A 56-year-old man with a history of intravenous drug use and multiple infectious complications developed candida fungemia, which was initially treated with fluconazole and then liposomal amphotericin. At admission, he had normal calcium, phosphate, and magnesium but developed persistent hyperphosphatemia (phosphotungstate on Beckman DCxI) with values of 5 to 6.5 mg/dL (reference interval 2.5-4.5 mg/dl) despite only mild, stable renal dysfunction [normal blood urea nitrogen, creatinine 1.5-1.9 mg/dL (reference interval 0.8-1.5 mg/dL)] and continued normal calcium. He also had normal globulins.

QUESTIONS

1. What are common causes of high phosphate?

2. What artifacts cause increased phosphate?

3. What is the likely cause of increased phosphate in this patient?

The answers are below.

ANSWERS

Common causes of high phosphate are renal failure and hypoparathyroidism, which are ruled out by routine laboratory tests. Transient increases occur with lactic acidosis and ketoacidosis, and chronic increases are seen with many endocrine disorders, but there was no clinical evidence of these conditions. Artifactual hyperphosphatemia commonly occurs in myeloma (1). It has also been reported with liposomal amphotericin owing to direct interference in the phosphomolybdate method (2). The temporal association with treatment makes this the likely cause.

Author Contributions: All authors confirmed they have contributed to the intellectual content of this paper and have met the following 3 requirements: (a) significant contributions to the conception and design, acquisition of data, or analysis and interpretation of data; (b) drafting or revising the article for intellectual content; and (c) final approval of the published article.

Authors' Disclosures or Potential Conflicts of Interest: Upon manuscript submission, all authors completed the author disclosure form. Disclosures and/or potential conflicts of interest:

Employment or Leadership: D.R. Dufour, Clinical Chemistry, AACC.

Consultant or Advisory Role: None declared.

Stock Ownership: None declared.

Honoraria: None declared.

Research Funding: None declared.

Expert Testimony: None declared.

Patents: None declared.

References

(1.) Sonnenblick M, Eylath U, Brisk R, Eldad C, Hershko C. Paraprotein interference with colorimetry of phosphate in serum of some patients with multiple myeloma. Clin Chem 1986;32:1537-9.

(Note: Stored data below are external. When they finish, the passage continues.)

<file path="config.mk">
export PLATFORM = sky130hd
export DESIGN_NAME = pipe_ctrl
export DESIGN_NICKNAME = d
export VERILOG_FILES = /design/src/rtl/rv6_pkg.sv /design/src/rtl/pipe_ctrl_hz_match.sv /design/src/rtl/pipe_ctrl.sv
export SDC_FILE = /design/constraint.sdc
export NUM_CORES = 1
export LEC_CHECK = 0
export CORE_UTILIZATION = 54
export DETAILED_ROUTE_END_ITERATION = 8
export PLACE_DENSITY = 0.88
export SYNTH_ARGS = -nofsm -noshare
export SYNTH_HDL_FRONTEND = slang
export SYNTH_SLANG_ARGS = --single-unit
</file>
<file path="constraint.sdc">
create_clock -name clk -period 7.6 [get_ports clk]
set_input_delay 1.52 -clock clk [delete_from_list [all_inputs] [get_ports clk]]
set_output_delay 1.52 -clock clk [all_outputs]
set_load 0.02 [all_outputs]
</file>
<file path="src/rtl/rv6_pkg.sv">
// Shared definitions for the RV64 six-stage pipeline (IF, PD, ID, EX, MEM, WB).
// Holds the major opcodes, the NOP encoding, the ID operand-select encodings
// and the control-action encoding that pipe_ctrl uses to steer the stages.
package rv6_pkg;

   localparam logic [6:0] OP_LOAD   = 7'b0000011;
   localparam logic [6:0] OP_STORE  = 7'b0100011;
   localparam logic [6:0] OP_BRANCH = 7'b1100011;
   localparam logic [6:0] OP_JALR   = 7'b1100111;
   localparam logic [6:0] OP_JAL    = 7'b1101111;
   localparam logic [6:0] OP_OP     = 7'b0110011;
   localparam logic [6:0] OP_OP_IMM = 7'b0010011;

   localparam logic [31:0] NOP = 32'h0000_0013;

   // ID operand source select
   typedef enum logic [1:0] {
      FWD_RF = 2'd0,   // register file
      FWD_XM = 2'd1,   // EX/MEM alu_out
      FWD_MW = 2'd2,   // MEM/WB data
      FWD_LD = 2'd3    // MEM dmem_out (load data)
   } fwd_sel_e;

   // Pipeline action for the current cycle, highest priority last
   typedef enum logic [2:0] {
      CTL_RUN   = 3'd0,
      CTL_IBUSY = 3'd1,
      CTL_REDIR = 3'd2,
      CTL_LDUSE = 3'd3,
      CTL_DBUSY = 3'd4
   } ctl_e;

endpackage

</file>
<file path="src/rtl/pipe_ctrl_hz_match.sv">
// hz_match: compares one ID source register against one downstream stage's
// destination register.  A hit needs a valid writing stage, an actually used
// source, equal indices, and a non-x0 source (x0 never carries a dependency).
// Ports: stg_vld/stg_wr/stg_rd describe the producing stage, rs/rs_used the
// consuming operand, hit is the combinational result.
module hz_match
   import rv6_pkg::*;
#(
   parameter int RW = 5
) (
   input  logic          stg_vld,
   input  logic          stg_wr,
   input  logic [RW-1:0] stg_rd,
   input  logic [RW-1:0] rs,
   input  logic          rs_used,
   output logic          hit
);

   assign hit = stg_vld & stg_wr & rs_used & (rs != '0) & (stg_rd == rs);

endmodule

</file>
<file path="src/rtl/pipe_ctrl.sv">
// pipe_ctrl: pipeline control for the six-stage RV64 hart.
// Tracks a valid bit per stage register, detects RAW hazards against EX, MEM
// and WB, produces ID forwarding selects, handles redirect kills and bus-wait
// stalls, runs a bus watchdog and keeps saturating event counters.
// Ports:
//   clk, rst_n                     clock, synchronous active-low reset
//   i_busy, d_busy                 fetch / data bus waiting
//   redirect                       ID resolved a jalr or mispredict
//   id_rs*, id_rs*_used, id_is_br  ID operand description
//   ex/mem/wb _rd, _wr, _load      producer description per stage
//   stall_*                        hold the stage register (combinational)
//   v_*                            valid bit of each stage register
//   fwd_a, fwd_b                   ID operand select (rv6_pkg::fwd_sel_e)
//   bus_err                        sticky watchdog flag
//   cnt_stall/flush/retire         saturating event counters
module pipe_ctrl
   import rv6_pkg::*;
#(
   parameter int RW     = 5,
   parameter int FWD_EN = 1,
   parameter int CNT_W  = 32,
   parameter int WDOG   = 1024
) (
   input  logic             clk,
   input  logic             rst_n,
   input  logic             i_busy,
   input  logic             d_busy,
   input  logic             redirect,
   input  logic [RW-1:0]    id_rs1,
   input  logic [RW-1:0]    id_rs2,
   input  logic             id_rs1_used,
   input  logic             id_rs2_used,
   input  logic             id_is_br,
   input  logic [RW-1:0]    ex_rd,
   input  logic [RW-1:0]    mem_rd,
   input  logic [RW-1:0]    wb_rd,
   input  logic             ex_wr,
   input  logic             mem_wr,
   input  logic             wb_wr,
   input  logic             ex_load,
   input  logic             mem_load,
   output logic             stall_if,
   output logic             stall_pd,
   output logic             stall_id,
   output logic             stall_ex,
   output logic             stall_mem,
   output logic             v_fp,
   output logic             v_pd,
   output logic             v_dx,
   output logic             v_xm,
   output logic             v_mw,
   output logic [1:0]       fwd_a,
   output logic [1:0]       fwd_b,
   output logic             bus_err,
   output logic [CNT_W-1:0] cnt_stall,
   output logic [CNT_W-1:0] cnt_flush,
   output logic [CNT_W-1:0] cnt_retire
);

   localparam bit FWD_ON = (FWD_EN != 0);
   localparam int WD_W   = $clog2(WDOG + 1);

   function automatic logic [CNT_W-1:0] sat_inc(input logic [CNT_W-1:0] c,
                                                input logic             en);
      return (en && (c != '1)) ? c + CNT_W'(1) : c;
   endfunction

   // A MEM hit is the younger producer, so it wins over WB.
   function automatic logic [1:0] fwd_pick(input logic hit_mem,
                                           input logic hit_wb,
                                           input logic is_load);
      if (!FWD_ON) return FWD_RF;
      if (hit_mem) return is_load ? FWD_LD : FWD_XM;
      if (hit_wb)  return FWD_MW;
      return FWD_RF;
   endfunction

   logic [2:0]    stg_vld, stg_wr;     // [0]=EX, [1]=MEM, [2]=WB
   logic [RW-1:0] stg_rd [3];
   logic [2:0]    hit_a, hit_b;
   logic          any_ex, any_mem, any_wb;
   logic          load_use, interlock, any_stall;
   ctl_e          ctl;
   logic [WD_W-1:0] wd_cnt;

   assign stg_vld  = {v_mw, v_xm, v_dx};
   assign stg_wr   = {wb_wr, mem_wr, ex_wr};
   assign stg_rd[0] = ex_rd;
   assign stg_rd[1] = mem_rd;
   assign stg_rd[2] = wb_rd;

   for (genvar g = 0; g < 3; g++) begin : g_hz
      hz_match #(.RW(RW)) u_rs1 (
         .stg_vld (stg_vld[g]), .stg_wr (stg_wr[g]), .stg_rd (stg_rd[g]),
         .rs      (id_rs1),     .rs_used(id_rs1_used), .hit  (hit_a[g])
      );
      hz_match #(.RW(RW)) u_rs2 (
         .stg_vld (stg_vld[g]), .stg_wr (stg_wr[g]), .stg_rd (stg_rd[g]),
         .rs      (id_rs2),     .rs_used(id_rs2_used), .hit  (hit_b[g])
      );
   end

   assign any_ex  = hit_a[0] | hit_b[0];
   assign any_mem = hit_a[1] | hit_b[1];
   assign any_wb  = hit_a[2] | hit_b[2];

   // Branches consume operands in ID, so an EX producer of any kind, or a
   // load still in MEM, cannot be forwarded in time.
   assign load_use  = (any_ex & ex_load) | (id_is_br & any_ex) |
                      (id_is_br & any_mem & mem_load);
   assign interlock = !FWD_ON && (any_ex || any_mem || any_wb);

   // Action select: stall/forward outputs are forced quiet while in reset.
   always_comb begin
      ctl = CTL_RUN;
      if (rst_n) begin
         if (d_busy)                     ctl = CTL_DBUSY;
         else if (load_use || interlock) ctl = CTL_LDUSE;
         else if (redirect)              ctl = CTL_REDIR;
         else if (i_busy)                ctl = CTL_IBUSY;
      end
   end

   assign stall_if  = (ctl == CTL_DBUSY) || (ctl == CTL_LDUSE) || (ctl == CTL_IBUSY);
   assign stall_pd  = (ctl == CTL_DBUSY) || (ctl == CTL_LDUSE);
   assign stall_id  = stall_pd;
   assign stall_ex  = (ctl == CTL_DBUSY);
   assign stall_mem = stall_ex;
   assign any_stall = stall_if | stall_pd | stall_id | stall_ex | stall_mem;

   assign fwd_a = rst_n ? fwd_pick(hit_a[1], hit_a[2], mem_load) : FWD_RF;
   assign fwd_b = rst_n ? fwd_pick(hit_b[1], hit_b[2], mem_load) : FWD_RF;

   // Stage-register valids, counters and watchdog
   always_ff @(posedge clk) begin
      if (!rst_n) begin
         v_fp       <= 1'b0;
         v_pd       <= 1'b0;
         v_dx       <= 1'b0;
         v_xm       <= 1'b0;
         v_mw       <= 1'b0;
         cnt_stall  <= '0;
         cnt_flush  <= '0;
         cnt_retire <= '0;
         wd_cnt     <= '0;
         bus_err    <= 1'b0;
      end else begin
         case (ctl)
            CTL_DBUSY: v_mw <= 1'b0;
            CTL_LDUSE: begin
               v_dx <= 1'b0;
               v_xm <= v_dx;
               v_mw <= v_xm;
            end
            default: begin
               // Only a plain run cycle fetches something new into IF/PD.
               v_fp <= (ctl == CTL_RUN);
               v_pd <= (ctl == CTL_REDIR) ? 1'b0 : v_fp;
               v_dx <= v_pd;
               v_xm <= v_dx;
               v_mw <= v_xm;
            end
         endcase

         cnt_stall  <= sat_inc(cnt_stall, any_stall);
         cnt_flush  <= sat_inc(cnt_flush, ctl == CTL_REDIR);
         cnt_retire <= sat_inc(cnt_retire, v_mw && !d_busy);

         if (i_busy || d_busy) begin
            if (wd_cnt != WD_W'(WDOG)) wd_cnt <= wd_cnt + WD_W'(1);
            if (wd_cnt >= WD_W'(WDOG - 1)) bus_err <= 1'b1;
         end else begin
            wd_cnt <= '0;
         end
      end
   end

endmodule

</file>
==> flow_metrics.env, run 1 <==
export IMPL_status="finished clean"
export IMPL_io_pins=149
export IMPL_fin_crit_sh=0.773
export IMPL_grt_max_degree=55
export IMPL_path_class="primary input to output pin"
export IMPL_dieArea_sq_mm=0.0114
export IMPL_grt_pass1_wl_microns=28600
export IMPL_timing_fmax_mhz=170
export IMPL_cts_sinks=113
export IMPL_grt_use_total=0.312
export IMPL_clock_skew_ns=0.0104
export IMPL_top_usage_layer="met2"
export IMPL_cts_tree="yes"
export IMPL_cp_end_kind="output pin"
export IMPL_finalHoldViolations=0
export IMPL_rows=37
export IMPL_final_cell_mix="clkdlybuf4s50_1, dfxtp_1, nand2_1"
export IMPL_cp_top_family="buffers and inverters"
export IMPL_ys_seq_area_frac=0.383
export IMPL_multiInputGateArea_sq_mm=0.00347
export IMPL_area_delta_synth_final_pct=35.9
export IMPL_cp_required_ns=6.08
export IMPL_synth_nets=768
export IMPL_synthFlopType="dfxtp_1"
export IMPL_start_util=0.565
export IMPL_start_kind="primary input"
export IMPL_clk_latency_ns=0.52
export IMPL_rsz0062_at_grt="no"
export IMPL_wirelength_microns=17400
export IMPL_syn_avg_cell_area_sq_um=8.16
export IMPL_worst_path_max_fanout=5
export IMPL_seqCellArea_sq_mm=0.00226
export IMPL_r2r_slack_ns=4.92
export IMPL_drt_initial_drc_count=419
export IMPL_dpl_hpwl_microns=12300
export IMPL_n_fill_cell=753
export IMPL_preCtsSetupSlack_ns=1.74
export IMPL_synth_distinct_cells=53
export IMPL_grt_pass1_vias=6166
export IMPL_remaining_drc_errors=0
export IMPL_crit_path_max_incr_delay_ns=0.61
export IMPL_syn_area_sq_mm=0.00591
export IMPL_grt_use_met1=0.355
export IMPL_synthArstFlopShare=0
export IMPL_worst_slack_ns=1.73
export IMPL_cp_common_cell="clkdlybuf4s50_1"
export IMPL_timing_hold_ws_ns=0.509
export IMPL_worstHoldStart="wd_cnt[10]"
export IMPL_cts_resized=0
export IMPL_p_leak_uw=0.00270
export IMPL_power_density_mw_per_mm2=183
export IMPL_min_path_cells=2
export IMPL_synth_edf_count=0
export IMPL_final_period_minus_worst_setup_slack_ns=5.87
export IMPL_vdd_drop_max_uv=128
export IMPL_antenna_left=0
export IMPL_clkTransAtPathRegs_ns=0.06
export IMPL_die_y_microns=107
export IMPL_h_tree_depth=4
export IMPL_post_cts_setup_buffer_count=0
export IMPL_clockBufferDepth=2
export IMPL_place_congestion=0.975
export IMPL_dieWidth_microns=107
export IMPL_drv_slew=0
export IMPL_worst_pin_slew_ns=0.775
export IMPL_p_total_uw=1470
export IMPL_synth_warnings=0
export IMPL_path_buf_inv=2
export IMPL_vias=6262
export IMPL_r2r_start="v_dx"
export IMPL_final_nets=910
export IMPL_ys_ff_latch=113
export IMPL_drt_pre_antenna_iters=5
export IMPL_worstPathArrival_ns=4.35
export IMPL_use_met2=0.538
export IMPL_rr_worst_depth=8
export IMPL_ctsHoldBuffers=0
export IMPL_syn_inst=725
export IMPL_overflow=0
export IMPL_min_path_type="register to register"
export IMPL_grt_use_met3=0.0863
export IMPL_drive_gt1_frac=0.0511
export IMPL_vias_per_cell=6.16
export IMPL_port_buffers=148
export IMPL_grt_antenna_before_repair=0
export IMPL_slowest_stage="or4_1"
export IMPL_routedWlPerCell_microns=17.1
export IMPL_fin_tns_setup_ns=0
export IMPL_r2r_end="cnt_stall[29]"
export IMPL_setup_viol=0
export IMPL_cts_buffers=17
export IMPL_cts_root_buf="clkbuf_8"
export IMPL_cp_cell_sequence="clkdlybuf4s50_1 -> or4_1 -> o21a_1 -> a41oi_2 -> nand2_1 -> a21oi_1 -> nor2_1 -> clkdlybuf4s50_1"
export IMPL_drv_cap=0
export IMPL_relSlewSlack=0.479
export IMPL_final_common_cell="clkdlybuf4s50_1"
export IMPL_core_area_sq_mm=0.0105
export IMPL_holdPathEnd="wd_cnt[10]"
## routing by layer
| layer | part of all wire | vias to the layer above |
|---|---|---|
| li1 | - | 2908 |
| met1 | 0.40 | 2976 |
| met2 | 0.50 | 307 |
| met3 | 0.070 | 71 |
| met4 | 0.032 | 0 |
| met5 | 0 | - |
## cells in the mapped netlist (12+ instances only)
cell type / number / share of area
nand4_1: 33 / 0.035
mux2i_1: 17 / 0.029
inv_1: 12 / 0.0076
or3_1: 26 / 0.028
or4_1: 18 / 0.023
o21ai_0: 25 / 0.021
nor2_1: 66 / 0.042
xor2_1: 39 / 0.058
dfxtp_1: 113 / 0.38
clkbuf_1: 21 / 0.013
nand2b_1: 13 / 0.014
nand2_1: 68 / 0.043
nor3_1: 14 / 0.012
o31ai_1: 16 / 0.020
a21oi_1: 45 / 0.038
xnor2_1: 31 / 0.046
and3_1: 21 / 0.022
nand3_1: 54 / 0.046
## stage by stage
step	instances	util	instance area (sq um)
after floorplan	725	-	5910
final	1017	0.768	8040
after detailed placement	984	0.713	7460
after CTS	1016	0.768	8040
after global routing	1016	0.768	8040
after global placement	984	0.713	7460
## kinds of logic after synthesis
family          synth area share
compound gates             0.119
xor+xnor                   0.104
fa+ha+maj                 0.0106
buf+inv                   0.0305
flops                      0.383
mux                       0.0307
simple gates               0.323
## where the power goes
group | internal (uW) | switching, uW
clock | 504 | 272
sequential | 596 | 3.81
combinational | 41.1 | 54.4
total | 1140 | 330
## cell type report
class / instances / share of cell area
Multi-Input combinational cell: 570 / 0.432
Sequential cell: 113 / 0.281
Timing Repair Buffer: 152 / 0.187
Clock buffer: 21 / 0.0546
Tap cell: 136 / 0.0212
Clock inverter: 11 / 0.0171
Inverter: 13 / 0.00607
Antenna cell: 1 / 0.000311
## how the worst max path moves through the flow
stage	startpoint	end	slack, ns	cells past startpoint
after global placement	id_rs1[1]	stall_if	1.83	8
final	id_rs1[1]	stall_id	1.73	8
after floorplan	id_rs1[1]	stall_pd	2.88	7
after CTS	id_rs2[1]	stall_if	1.74	8
after detailed placement	id_rs1[1]	stall_if	1.74	8
after global routing	id_rs1[1]	stall_if	1.50	8
## worst register-to-register path, delay by kind of cell, from the launching register on
| family | cells | cell delay (ns) |
|---|---|---|
| AND/OR/NAND/NOR | 3 | 1.24 |
| AO/OA/AOI/OAI | 4 | 0.71 |
| flip-flops | 1 | 0.42 |
| buffers and inverters | 1 | 0.25 |
## flip-flops by register name, indices dropped and copies added (netlist names)
| signal | cells |
|---|---|
| v_fp | 1 |
| v_mw | 1 |
| v_pd | 1 |
| cnt_retire | 32 |
| bus_err | 1 |
| cnt_flush | 32 |
| v_dx | 1 |
| v_xm | 1 |
| cnt_stall | 32 |
| wd_cnt | 11 |
Note: power is estimated with default switching activity, not from simulation.
==> run 2, diff against run 1 <==
--- a/config.mk
+++ b/config.mk
@@ -5,9 +5,9 @@
 export SDC_FILE = /design/constraint.sdc
 export NUM_CORES = 1
 export LEC_CHECK = 0
-export CORE_UTILIZATION = 54
+export CORE_UTILIZATION = 50
 export DETAILED_ROUTE_END_ITERATION = 8
-export PLACE_DENSITY = 0.88
+export PLACE_DENSITY = 0.82
 export SYNTH_ARGS = -nofsm -noshare
 export SYNTH_HDL_FRONTEND = slang
 export SYNTH_SLANG_ARGS = --single-unit
==> constraint.sdc (replaced) <==
create_clock -name clk -period 5.65 [get_ports clk]
set_input_delay 1.13 -clock clk [delete_from_list [all_inputs] [get_ports clk]]
set_output_delay 1.13 -clock clk [all_outputs]
set_load 0.02 [all_outputs]
==> flow_metrics.env, run 2 (same netlist as run 1, synthesis figures left out) <==
export IMPL_setup_viol=0
export IMPL_r2r_start="v_dx"
export IMPL_clk_latency_ns=0.42
export IMPL_timing_fmax_mhz=195
export IMPL_path_buf_inv=2
export IMPL_start_util=0.516
export IMPL_worstPathArrival_ns=4.00
export IMPL_rows=39
export IMPL_finalHoldViolations=0
export IMPL_final_period_minus_worst_setup_slack_ns=5.13
export IMPL_grt_max_degree=62
export IMPL_r2r_end="cnt_stall[12]"
export IMPL_path_class="primary input to output pin"
export IMPL_post_cts_setup_buffer_count=0
export IMPL_area_delta_synth_final_pct=36.0
export IMPL_cp_required_ns=4.52
export IMPL_switching_power_uw=483
export IMPL_antenna_left=0
export IMPL_n_fill_cell=930
export IMPL_placed_cells=991
export IMPL_remaining_drc_errors=0
export IMPL_cp_cell_sequence="clkdlybuf4s50_1 -> or4_1 -> o211ai_1 -> o22ai_1 -> a22o_1 -> nor2_1 -> nor2_1 -> clkdlybuf4s50_1"
export IMPL_crit_path_max_incr_delay_ns=0.60
export IMPL_place_congestion=0.908
export IMPL_cp_top_family="simple AND/OR/NAND/NOR gates"
export IMPL_cts_sinks=113
export IMPL_fin_tns_setup_ns=0
export IMPL_cts_tree="yes"
export IMPL_clkTransAtPathRegs_ns=0.05
export IMPL_start_kind="primary input"
export IMPL_stdcell_count=1023
export IMPL_dpl_hpwl_microns=12100
export IMPL_h_tree_depth=4
export IMPL_drv_cap=0
export IMPL_min_path_cells=2
export IMPL_io_pins=149
export IMPL_cp_end_kind="output pin"
export IMPL_slowest_stage="or4_1"
export IMPL_cts_root_buf="clkbuf_16"
export IMPL_comb_power_share=0.064
export IMPL_final_nets=910
export IMPL_cts_buffers=17
export IMPL_seqPwrFrac=0.412
export IMPL_final_util=0.701
export IMPL_wirelength_microns=16800
export IMPL_clockBufferDepth=2
export IMPL_cts_resized=0
export IMPL_clock_skew_ns=0.0126
export IMPL_drt_pre_antenna_iters=5
export IMPL_core_area_sq_mm=0.0115
export IMPL_holdPathEnd="cnt_stall[29]"
export IMPL_ctsHoldBuffers=0
export IMPL_dieWidth_microns=111
export IMPL_overflow=0
export IMPL_relSlewSlack=0.431
export IMPL_cell_internal_pwr_uw=1480
export IMPL_r2r_slack_ns=3.10
export IMPL_fin_crit_sh=0.908
export IMPL_top_regs="cnt_flush x32, cnt_retire x32, cnt_stall x32"
export IMPL_grt_pass1_wl_microns=27800
export IMPL_grt_pass1_vias=5749
export IMPL_min_path_type="register to register"
export IMPL_vias_per_cell=5.90
export IMPL_timing_hold_ws_ns=0.499
export IMPL_grt_use_total=0.278
export IMPL_final_common_cell="clkdlybuf4s50_1"
export IMPL_vdd_drop_max_uv=275
export IMPL_port_buffers=148
export IMPL_worst_path_max_fanout=9
export IMPL_vias=6032
export IMPL_die_y_microns=111
export IMPL_drt_initial_drc_count=471
export IMPL_dieArea_sq_mm=0.0123
export IMPL_drive_gt1_frac=0.0545
export IMPL_switching_share=0.247
export IMPL_worst_pin_slew_ns=0.846
export IMPL_grt_antenna_before_repair=0
export IMPL_routedWlPerCell_microns=16.4
export IMPL_p_leak_uw=0.00269
export IMPL_power_density_mw_per_mm2=244
export IMPL_p_clk_frac=0.524
export IMPL_final_cell_mix="clkdlybuf4s50_1, dfxtp_1, nand2_1"
export IMPL_rsz0062_at_grt="no"
export IMPL_diodes=0
export IMPL_drv_slew=0
export IMPL_rr_worst_depth=7
export IMPL_worstHoldStart="cnt_stall[29]"
export IMPL_status="finished clean"
==> run 2: worst max-delay path by stage <==
stage	start	endpoint	cells past startpoint
4_1_cts	id_rs2[1]	stall_if	8
6_report	id_rs2[1]	stall_if	8
5_1_grt	id_rs2[1]	stall_if	8
3_3_place_gp	id_rs2[1]	stall_if	8
3_5_place_dp	id_rs2[1]	stall_if	8
2_1_floorplan	id_rs1[1]	stall_pd	7
==> run 2: per-layer routing <==
metal	up-vias	wire length, microns	GRT usage	share of wire
met2	217	8610	0.490	0.51
met3	34	1000	0.0727	0.060
met1	2868	6830	0.317	0.41
met5	-	0	0	0
met4	0	370	0.117	0.022
li1	2913	-	-	-
==> run 2: tightest hold or removal path: stages, from the launching register on <==
cell and delay (ns):
dfxtp_1 0.33, o31ai_1 0.07, a21oi_1 0.06
==> run 2: cell type report <==
class	count	area, sq um	share of cell area
well taps	143	179	0.0223
flip-flops and latches	113	2260	0.281
clock buffers	18	439	0.0546
clock inverters	14	134	0.0167
repair buffers	152	1510	0.187
inverters	13	48.8	0.00607
multi-input cells	570	3470	0.432
==> run 2: power by group through the flow <==
| stage | Clock, uW | Sequential [uW] | Combinational (uW) |
|---|---|---|---|
| finish | 1030 | 806 | 125 |
| detailed placement | 0 | 823 | 125 |
| CTS | 1030 | 806 | 125 |
| floorplan | 0 | 826 | 65.0 |
| global route | 1080 | 806 | 135 |
| global placement | 0 | 823 | 124 |
==> run 2: through the flow <==
step	area [sq um]	worst slack (ns)	power, uW
floorplan	5910	1.71	891
global placement	7470	0.585	947
detailed placement	7470	0.528	948
CTS	8040	0.505	1970
global route	8040	0.375	2020
finish	8040	0.523	1960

(2.) Jensen GM, Bunch TH, Wolf S, Laybourne S. Erroneous determination of hyperphosphatemia ('pseudohyperphosphatemia') in sera of patients that have been treated with liposomal amphotericin B (AmBisome). Clin Chim Acta 2010;411:1900-5.

D. Robert Dufour [1,2] *

[1] Pathology and Hepatology, Veterans Affairs Medical Center, Washington, DC (consultant); [2] Department of Pathology, School of Medicine and Health Sciences, George Washington University, Washington, DC (emeritus professor).

* Address correspondence to this author at: Pathology and Hepatology, Veterans Affairs Medical Center, 50 Irving St. NW, Washington DC 20422; e-mail chemdoctorbob@earthlink.net.

Received December 6, 2013; accepted December 30, 2013.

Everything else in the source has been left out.